Time for action – reduce-side join using MultipleInputs
7. Examine the result file.
$ hadoop fs -cat /user/garry/outputs/part-r-00000 John Allen 3 124.929998
Abigail Smith 3 127.929996 April Stevens 1 499.989990 Nasser Hafez 1 13.420000
What just happened?
Firstly, we created the datafiles to be used in this example. We created two small data sets as this makes it easier to track the result output. The first data set we defined was the account details with four columns, as follows:
The account ID The client name
The type of account
The date the account was opened
We then created a sales record with three columns:
The account ID of the purchaser The value of the sale
The date of the sale
Naturally, real account and sales records would have many more fields than the ones mentioned here. After creating the files, we placed them onto HDFS.
We then created the ReduceJoin.java file, which looks very much like the previous
MapReduce jobs we have used. There are a few aspects to this job that make it special and allow us to implement a join.

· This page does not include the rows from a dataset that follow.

This is an optimization exercise on Yosys and OpenROAD, whose aim is small area, a short achievable clock period and few clock cycles per item, not a production implementation.

## before
// ex_stage_mdu
module ex_stage_mdu (
    input  logic        clock,
    input  logic        reset,
    input  logic        in_valid,
    output logic        in_ready,
    input  logic [4:0]  op,
    input  logic [31:0] operand_a,
    input  logic [31:0] operand_b,
    input  logic [1:0]  fwd_sel_a,
    input  logic [1:0]  fwd_sel_b,
    input  logic [31:0] wb_data,
    input  logic        is_jump,
    input  logic [31:0] pt_wdata_in,
    input  logic [4:0]  pt_rd_in,
    input  logic [31:0] pt_pc_in,
    input  logic        mem_stall,
    input  logic        flush,
    output logic        out_valid,
    output logic [31:0] res_out,
    output logic [31:0] pt_wdata_out,
    output logic [4:0]  pt_rd_out,
    output logic [31:0] pt_pc_out,
    output logic        redirect_valid,
    output logic [31:0] redirect_addr,
    output logic        busy
);
export LEC_CHECK = 0
export ABC_AREA = 1
export CAP_MARGIN = 20
export CORE_MARGIN = 2
export CORE_UTILIZATION = 30
export SETUP_SLACK_MARGIN = 2.0
export SLEW_MARGIN = 40
export SYNTH_HIERARCHICAL = 1
export SYNTH_MINIMUM_KEEP_SIZE = 0
create_clock -name core_clock -period 16.0 [get_ports {clock}]
standard.sh (not shown) runs the stock make flow with config.mk's settings and CLKGATE_MAP_FILE= SYNTH_SCRIPT=/design/flow/synth_recipe.tcl, a recipe that flattens the netlist after the stock synthesis.
==> flow/flow/run.sh <==
#!/bin/bash
# Standard ORFS layout; ports are buffered with a regular buffer instead of
# the delay cell buffer_ports picks by default.
set -euo pipefail
bash standard.sh "BUFFER_PORTS_ARGS=-buffer_cell sky130_fd_sc_hd__buf_4" finish > orfs_make.log 2>&1
Modified inputs, after compared to before
--- a/flow/design.v
+++ b/flow/design.v
@@ -15,26 +15,26 @@
     input  logic [31:0] pt_pc_in,
     input  logic        mem_stall,
     input  logic        flush,
     output logic        out_valid,
     output logic [31:0] res_out,
     output logic [31:0] pt_wdata_out,
     output logic [4:0]  pt_rd_out,
     output logic [31:0] pt_pc_out,
     output logic        redirect_valid,
     output logic [31:0] redirect_addr,
     output logic        busy
 );
-    localparam int K = 4;
-    localparam int CW = 3;             
+    localparam int K = 3;
+    localparam int CW = 4;             
     logic [31:0] op_a, op_b;
     always_comb begin
         case (fwd_sel_a)
             2'd1:    op_a = res_out;
             2'd2:    op_a = wb_data;
             default: op_a = operand_a;
         endcase
         case (fwd_sel_b)
             2'd1:    op_b = res_out;
             2'd2:    op_b = wb_data;
             default: op_b = operand_b;
         endcase
@@ -705,64 +705,71 @@
     assign abs_b    = b_neg ? (~op_b + 32'd1) : op_b;
     assign b_zero   = (op_b == 32'd0);
     assign d_fast   = b_zero || (abs_a < abs_b);
     logic [31:0] fast_res;
     assign fast_res = d_remop ? op_a : {32{b_zero}};
     function automatic logic [5:0] clz32(input logic [31:0] x);
         logic [5:0] n;
         n = 6'd32;
         for (int i = 0; i < 32; i++) if (x[i]) n = 31 - i;
         clz32 = n;
     endfunction
     logic [5:0] clz_a, clz_b, pdiff;
-    logic [2:0] m1;
+    logic [3:0] m1;
     assign clz_a = clz32(abs_a);
     assign clz_b = clz32(abs_b);
     assign pdiff = clz_b - clz_a;            
-    assign m1    = pdiff[4:2];               
-    logic [63:0] norm;
-    assign norm = {4'd0, abs_a, 28'd0} >> {m1, 2'b00};
-    logic [31:0] rem, quo, dvs;
+    always_comb begin                        
+        m1 = 4'd0;
+        for (int i = 1; i < 11; i++) if (pdiff[4:0] >= 5'(3 * i)) m1 = 4'(i);
+    end
+    logic [64:0] norm, nsh0, nsh1, nsh2;
+    assign nsh0 = m1[0] ? {3'd0, 3'd0, abs_a, 27'd0} : {3'd0, abs_a, 30'd0};
+    assign nsh1 = m1[1] ? {6'd0, nsh0[64:6]} : nsh0;
+    assign nsh2 = m1[2] ? {12'd0, nsh1[64:12]} : nsh1;
+    assign norm = m1[3] ? {24'd0, nsh2[64:24]} : nsh2;
+    logic [31:0] rem, dvs;
+    logic [32:0] quo;
     logic [CW-1:0] cnt;
     logic        q_neg, r_sel;
     logic [31:0] d_wdata, d_pc;
     logic [4:0]  d_rd;
     logic [31:0] rem_s [0:K];
-    logic [31:0] quo_s [0:K];
+    logic [32:0] quo_s [0:K];
     logic [32:0] diff_s [0:K-1];
     always_comb begin
         rem_s[0] = rem;
         quo_s[0] = quo;
         for (int s = 0; s < K; s++) begin
-            diff_s[s]  = {rem_s[s], quo_s[s][31]} - {1'b0, dvs};
-            rem_s[s+1] = diff_s[s][32] ? {rem_s[s][30:0], quo_s[s][31]} : diff_s[s][31:0];
-            quo_s[s+1] = {quo_s[s][30:0], !diff_s[s][32]};
+            diff_s[s]  = {rem_s[s], quo_s[s][32]} - {1'b0, dvs};
+            rem_s[s+1] = diff_s[s][32] ? {rem_s[s][30:0], quo_s[s][32]} : diff_s[s][31:0];
+            quo_s[s+1] = {quo_s[s][31:0], !diff_s[s][32]};
         end
     end
     logic [31:0] d_pick, d_held, div_res;
     logic        fix;
-    assign d_pick  = r_sel ? rem_s[K] : quo_s[K];
-    assign d_held  = r_sel ? rem : quo;
+    assign d_pick  = r_sel ? rem_s[K] : quo_s[K][31:0];
+    assign d_held  = r_sel ? rem : quo[31:0];
     assign div_res = fix ? (~d_held + 32'd1) : d_pick;
     logic wr_single, wr_fast, start_div, wr_div, step, last;
     assign wr_single = fire && !flush && !is_div;
     assign wr_fast   = fire && !flush && is_div && d_fast;
     assign start_div = fire && !flush && is_div && !d_fast;
     assign last      = (cnt == '0);
     assign wr_div    = busy && !flush && !mem_stall && (fix || (last && !q_neg));
     assign step      = busy && !fix && (!last || q_neg || !mem_stall);
     always_ff @(posedge clock) begin
         if (start_div) begin
-            rem     <= norm[63:32];
-            quo     <= norm[31:0];
+            rem     <= norm[64:33];
+            quo     <= norm[32:0];
             dvs     <= abs_b;
             cnt     <= m1;
             fix     <= 1'b0;
             q_neg   <= d_remop ? a_neg : (a_neg ^ b_neg);
             r_sel   <= d_remop;
             d_wdata <= pt_wdata_in;
             d_rd    <= pt_rd_in;
             d_pc    <= pt_pc_in;
         end else if (step) begin
             rem <= rem_s[K];
             quo <= quo_s[K];
             cnt <= cnt - 1'b1;
## What came out
- after vs before — initial antenna violation count rose 9.
- In the tables for before and after, vertical extent of the die reads lower with after.
- simple AND/OR/NAND/NOR gates as the combinational family with the most area after synthesis was reported by after, and adder cells by before.
- On total placed instance area: between before and after, it ends up lower for after.
- For the number of vias per cell, after came in about 0.74% lower than before did.
- What before reported for post-CTS setup buffer count has to be multiplied by 0.812 to get the figure for after.
- after vs. before: clock-buffer cell count decreased by 3 relative to the old numbers; sequential cell count went up.
No run of this note included a check of the RTL's function; only the layout flow was run.

==> port drivers added, routing unchanged <==
In the flow no input, the clock included, has a driving cell. The finished layouts below were timed again as built, in two steps. Step 1, drivers: a clkbuf_16 drives clock and a buf_2 each remaining input, both assumed. Step 2 also shifts input and output timing later by t, the mid clock arrival at the registers, as if the neighbouring blocks saw the same clock. Slacks: ideal / step 1 / step 2; pairs: ideal / step 1.
| run | shift t [ns] | slack for setup (ns) | hold slack, ns | worst data-port slew with drivers (ns) | pins driven straight from the clock port |
|---|---|---|---|---|---|
| before | 0.617 | 2.126 / 2.104 / 2.104 | 0.464 / 0.464 / 0.464 | 0.15 | 1 |
| after | 0.617 | 2.100 / 2.073 / 2.073 | 0.460 / 0.460 / 0.460 | 0.10 | 1 |
After both steps setup and hold are still met in every run listed. The setup slack of after, which loses most, moves by -0.027 ns with the drivers and by -0.027 ns with both steps.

Firstly, the class has two defined mappers. As we have seen before, jobs can have multiple mappers executed in a chain; but in this case, we wish to apply different mappers to each of the input locations. Accordingly, we have the sales and account data defined into the SalesRecordMapper and AccountRecordMapper classes. We used the MultipleInputs
class from the org.apache.hadoop.mapreduce.lib.io package as follows:
MultipleInputs.addInputPath(job, new Path(args[0]), TextInputFormat.class, SalesRecordMapper.class) ; MultipleInputs.addInputPath(job, new Path(args[1]), TextInputFormat.class, AccountRecordMapper.class) ;
As you can see, unlike in previous examples where we add a single input location, the MultipleInputs class allows us to add multiple sources and associate each with a distinct input format and mapper.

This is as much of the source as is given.